This project explores music source separation, with a focus on vocal isolation.
The model is designed as a dual-encoder architecture that processes both:
- Raw waveform input, and
- Spectrogram representations,
and then fuses them using a Transformer-based fusion network followed by an MLP decoder.
The full training pipeline is implemented, including:
- Data preprocessing
- Model architecture (encoders, fusion, decoder)
- Loss functions
- Optimizer and scheduler
- Checkpointing & validation loop
Note: The project is currently unfinished. The architecture and training pipeline are complete, but due to hardware and memory limitations, full training and evaluation have not yet been carried out.

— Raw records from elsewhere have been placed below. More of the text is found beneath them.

==> flow/design.v (excerpt) <==
module fpga3(
    input [3:0] SW,
    input rot_A, input rot_B, input rot_dwn,
    input BTN0, input BTN1, input BTN2,
    input reset, input clk,
    output [7:0] LED,
	 output R, output G, output B,
	 output h_sync, output v_sync
    );
For scale: about 5200 cells after synthesis, roughly 58 flip-flops, about 25 I/O pins, roughly 43000 sq um of cells after synthesis.
export LEC_CHECK = 0
export ABC_AREA = 0
export CAP_MARGIN = 20
export CELL_PAD_IN_SITES_DETAIL_PLACEMENT = 1
export CELL_PAD_IN_SITES_GLOBAL_PLACEMENT = 2
export CORE_MARGIN = 9
export CORE_UTILIZATION = 40
export CTS_CLUSTER_DIAMETER = 285
export GPL_ROUTABILITY_DRIVEN = 0
export GPL_TIMING_DRIVEN = 0
export HOLD_SLACK_MARGIN = 0.03
export MIN_ROUTING_LAYER = met2
export SLEW_MARGIN = 10
create_clock -name core_clock -period 52.9 [get_ports {clk}]
run.sh (not shown) runs the stock make flow with config.mk's settings and CLKGATE_MAP_FILE=.
The starting point completed without violations.
Then changed:
==> flow/config.mk (replaced) <==
export PLATFORM = sky130hd
export DESIGN_NAME = fpga3
export DESIGN_NICKNAME = fpga3
export VERILOG_FILES = /design/flow/design.v
export SDC_FILE = /design/flow/constraint.sdc
export NUM_CORES = 4
export LEC_CHECK = 0
export CAP_MARGIN = 20
export CORE_MARGIN = 2
export CORE_UTILIZATION = 56
export CTS_CLUSTER_DIAMETER = 332
export CTS_CLUSTER_SIZE = 98
export SLEW_MARGIN = 20
==> flow/constraint.sdc (replaced) <==
create_clock -name core_clock -period 30.6 [get_ports {clk}]
set_input_delay 6.1200 -clock core_clock [delete_from_list [all_inputs] [get_ports {clk}]]
set_output_delay 6.1200 -clock core_clock [all_outputs]
set_load 0.01 [all_outputs]
What happened:
- This time the run reached the layout checks and failed them: setup timing
- count of clock-buffer cells in the layout went down by 1
- die size drops by 34%
- global-route usage came out lower by 5.2 points
- sequential share of layout area stays flat
Then changed:
--- a/flow/config.mk
+++ b/flow/config.mk
@@ -7,0 +8 @@
+export ABC_AREA = 1
@@ -10,3 +11,2 @@
-export CORE_UTILIZATION = 56
-export CTS_CLUSTER_DIAMETER = 332
-export CTS_CLUSTER_SIZE = 98
+export CORE_UTILIZATION = 52
+export CTS_CLUSTER_SIZE = 95
The changed run reached the layout checks and failed them: setup timing.
Wire length increases by a few percent.
Worst hold slack degrades by 21 ps.
Final cell count rises by about a fifth.
Final area goes up by a few percent.
Then changed:
--- a/flow/config.mk
+++ b/flow/config.mk
@@ -11 +11,2 @@
-export CORE_UTILIZATION = 52
+export CORE_UTILIZATION = 72
+export CTS_CLUSTER_DIAMETER = 297
@@ -12,0 +14 @@
+export PLACE_DENSITY = 0.43
@@ -13,0 +16 @@
+export TNS_END_PERCENT = 10
==> flow/constraint.sdc (replaced) <==
create_clock -name core_clock -period 29.2 [get_ports {clk}]
set_input_delay 5.8400 -clock core_clock [delete_from_list [all_inputs] [get_ports {clk}]]
set_output_delay 5.8400 -clock core_clock [all_outputs]
set_load 0.01 [all_outputs]
=> The new run completed, yet does not pass: setup timing; design area went down by 0.84%; critical path depth climbs by 1; global-route usage rose by 11 points; via count grows by 7.2%.

* * *

Starting RTL as in the previous note.
Settings: LEC_CHECK=0, ABC_AREA=1, CAP_MARGIN=20, CORE_ASPECT_RATIO=0.5, CORE_MARGIN=2, CORE_UTILIZATION=72, CTS_CLUSTER_DIAMETER=297, CTS_CLUSTER_SIZE=95, PLACE_DENSITY=0.43, SETUP_SLACK_MARGIN=4.79, SLEW_MARGIN=20, TNS_END_PERCENT=10; clock period 29.2 ns.
The baseline finished but failed the layout checks on negative setup slack.
Next try:
Settings changed: CAP_MARGIN 20 to 5, CORE_ASPECT_RATIO 0.5 to default, CTS_CLUSTER_DIAMETER 297 to 140, CTS_CLUSTER_SIZE 95 to default, PLACE_DENSITY 0.43 to default, SETUP_SLACK_MARGIN 4.79 to default, TNS_END_PERCENT 10 to default.
Clock period 29.2 ns to 27.0 ns, I/O delays scaled along.
Outcome:
- The new run produced a layout that fails on negative setup slack
- setup slack is worse by 710 ps
- flip-flop count is unchanged
- routed wire length goes up by 1.5%
- utilization came out higher by 2.2 points
- hold slack barely changes
- sequential share of layout area barely changes
- final cell count is higher by 0.89%
- die size is about the same
Next try:
Settings changed: ABC_AREA 1 to default, CAP_MARGIN 5 to 20, CORE_UTILIZATION 72 to 40, CTS_CLUSTER_DIAMETER 140 to default.
Clock period 27.0 ns to 48.5 ns, I/O delays scaled along.
With this change the flow completed without violations.
Worst setup slack gets better by 2700 ps.
Final area fell by a little under a tenth.
Sequential share of layout area rose by 0.27 points.
Die size rose by well over a third.
Wire length fell by roughly a tenth.
Non-clock buffer count fell by 278.
Area after synthesis fell by a few percent.
Next try:
Settings changed: ABC_AREA from default to 1, CORE_UTILIZATION 40 to 56, CTS_CLUSTER_DIAMETER from default to 356, CTS_CLUSTER_SIZE from default to 95.
Clock period 48.5 ns to 22.9 ns, I/O delays scaled along.
The new run completed and failed the layout checks on negative setup slack; utilization rises by 20 points; first-iteration DRC count grows by 18%; routed wire length increases by 6.3%; final cell count increases by 16%; hold slack gets worse by 11 ps; global-route usage is higher by 9.9 points; clock skew went down by 13 ps; design area climbs by 9.2%; area after synthesis climbs by 3.8%; via count came out higher by 12%.
Next try:
Settings changed: CORE_UTILIZATION 56 to 40, CTS_CLUSTER_DIAMETER 356 to default, CTS_CLUSTER_SIZE 95 to default, GPL_TIMING_DRIVEN from default to 0.
Clock period 22.9 ns to 50.0 ns, I/O delays scaled along.
Outcome: The changed run passed the timing, DRC and antenna checks. Count of clock-buffer cells in the layout climbs by 1. Worst setup slack improves by 5200 ps.
Next try:
Settings changed: CAP_MARGIN 20 to 10, CELL_PAD_IN_SITES_GLOBAL_PLACEMENT from default to 3, CORE_UTILIZATION 40 to 21, CTS_CLUSTER_DIAMETER from default to 154, GPL_ROUTABILITY_DRIVEN from default to 0, MAX_ROUTING_LAYER from default to met4, PLACE_DENSITY from default to 0.76, SLEW_MARGIN 20 to 15, TNS_END_PERCENT from default to 40.
=> The new run ran to the end with no violations. Flip-flop count does not change. Utilization fell by 20 points. Design area rises by 3.8%.

* * *

Starting RTL as in the previous note.
Settings: LEC_CHECK=0, CAP_MARGIN=20, CORE_MARGIN=2, CORE_UTILIZATION=72, CTS_CLUSTER_DIAMETER=356, CTS_CLUSTER_SIZE=71, HOLD_SLACK_MARGIN=-0.05, PLACE_DENSITY_LB_ADDON=0.01, SETUP_SLACK_MARGIN=3.65, SLEW_MARGIN=20; clock period 12.6 ns.
The starting point finished but fails on negative setup slack.
Rerun with:
- CORE_UTILIZATION: 72 -> 48
- CTS_CLUSTER_DIAMETER: 356 -> not set
- CTS_CLUSTER_SIZE: 71 -> not set
- HOLD_SLACK_MARGIN: -0.05 -> not set
- PLACE_DENSITY_LB_ADDON: 0.01 -> not set
- SETUP_SLACK_MARGIN: 3.65 -> not set
- clock period: 12.6 -> 48.5 ns (I/O delays scaled with it)
What happened: The new run completed with no timing, DRC or antenna violations; flip-flop count stays the same; design area falls by roughly a tenth; cell count falls by a few percent; die area rises by well over a third; global-route usage falls by 17 points; worst hold slack barely changes; register-to-register slack gains 18000 ps; non-clock buffer count falls by 621.
Rerun with:
- CORE_UTILIZATION: 48 -> 40
- SETUP_SLACK_MARGIN: not set -> 5.0
After rerunning: Setup slack gains 3000 ps; clock skew rose by 3.9 ps; wire length rises by 2.3%; final area increases by 2.9%; global-route usage goes down by 4.0 points; count of clock-buffer cells in the layout climbs by 1; non-clock buffer count increases by 66; via count grows by 1.6%.
Rerun with:
- CTS_CLUSTER_DIAMETER: not set -> 169
- CTS_CLUSTER_SIZE: not set -> 100
- GPL_ROUTABILITY_DRIVEN: not set -> 0
- SETUP_SLACK_MARGIN: 5.0 -> not set
- TNS_END_PERCENT: not set -> 40
- clock period: 48.5 -> 50.0 ns (I/O delays scaled with it)
After rerunning: Synthesized area is unchanged; worst hold slack hardly moves; worst setup slack is worse by 2500 ps; global-route usage is lower by 0.13 points; count of clock-buffer cells in the layout climbs by 2; utilization drops by 0.93 points; final cell count fell slightly; non-clock buffer count drops by 66; die area is unchanged.
Rerun with:
- ABC_AREA: not set -> 1
- CAP_MARGIN: 20 -> 5
- CELL_PAD_IN_SITES_GLOBAL_PLACEMENT: not set -> 1
- CORE_UTILIZATION: 40 -> 26
- CTS_CLUSTER_DIAMETER: 169 -> 337
- CTS_CLUSTER_SIZE: 100 -> 98
- PLACE_DENSITY: not set -> 0.43
- TNS_END_PERCENT: 40 -> 35
- synthesized cell count is higher by about a fifth
- clock skew is lower by 6.1 ps
- non-clock buffer count is lower by 2
- via count is higher by a few percent
- clock-buffer cell count is lower by 2
Rerun with:
- CORE_ASPECT_RATIO: not set -> 0.5
- CORE_UTILIZATION: 26 -> 61
- GPL_ROUTABILITY_DRIVEN: 0 -> not set
What happened: Hold slack degrades by 8.7 ps; die size went down by 57%; synthesized area is unchanged; design area came out lower by 3.7%; sequential share of layout area goes up by 0.12 points; critical path depth stays the same; via count goes up by 5.6%; core utilization increases by 36 points; register-to-register slack gets better by 170 ps.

- Separate vocals from mixed audio tracks.
- Compare dual-encoder fusion against single-representation baselines.
- Explore Transformer fusion for cross-representation learning.
✅ Data preprocessing implemented
✅ Dual encoders (waveform + spectrogram)
✅ Transformer-based fusion network
✅ MLP decoder
✅ Training + validation pipeline (with checkpoints)
- Python 3.10+
- PyTorch (deep learning framework)
- Librosa (audio processing)
- NumPy / SciPy (signal processing)
- Matplotlib (visualization)
- Clone the repository:
git clone https://github.com/KenanKhauto/source_seperation.git cd source_seperation
To start training run python "script.py". If you want to edit and change training logic you can do that in "script.py".
This project is open-sourced under the MIT license.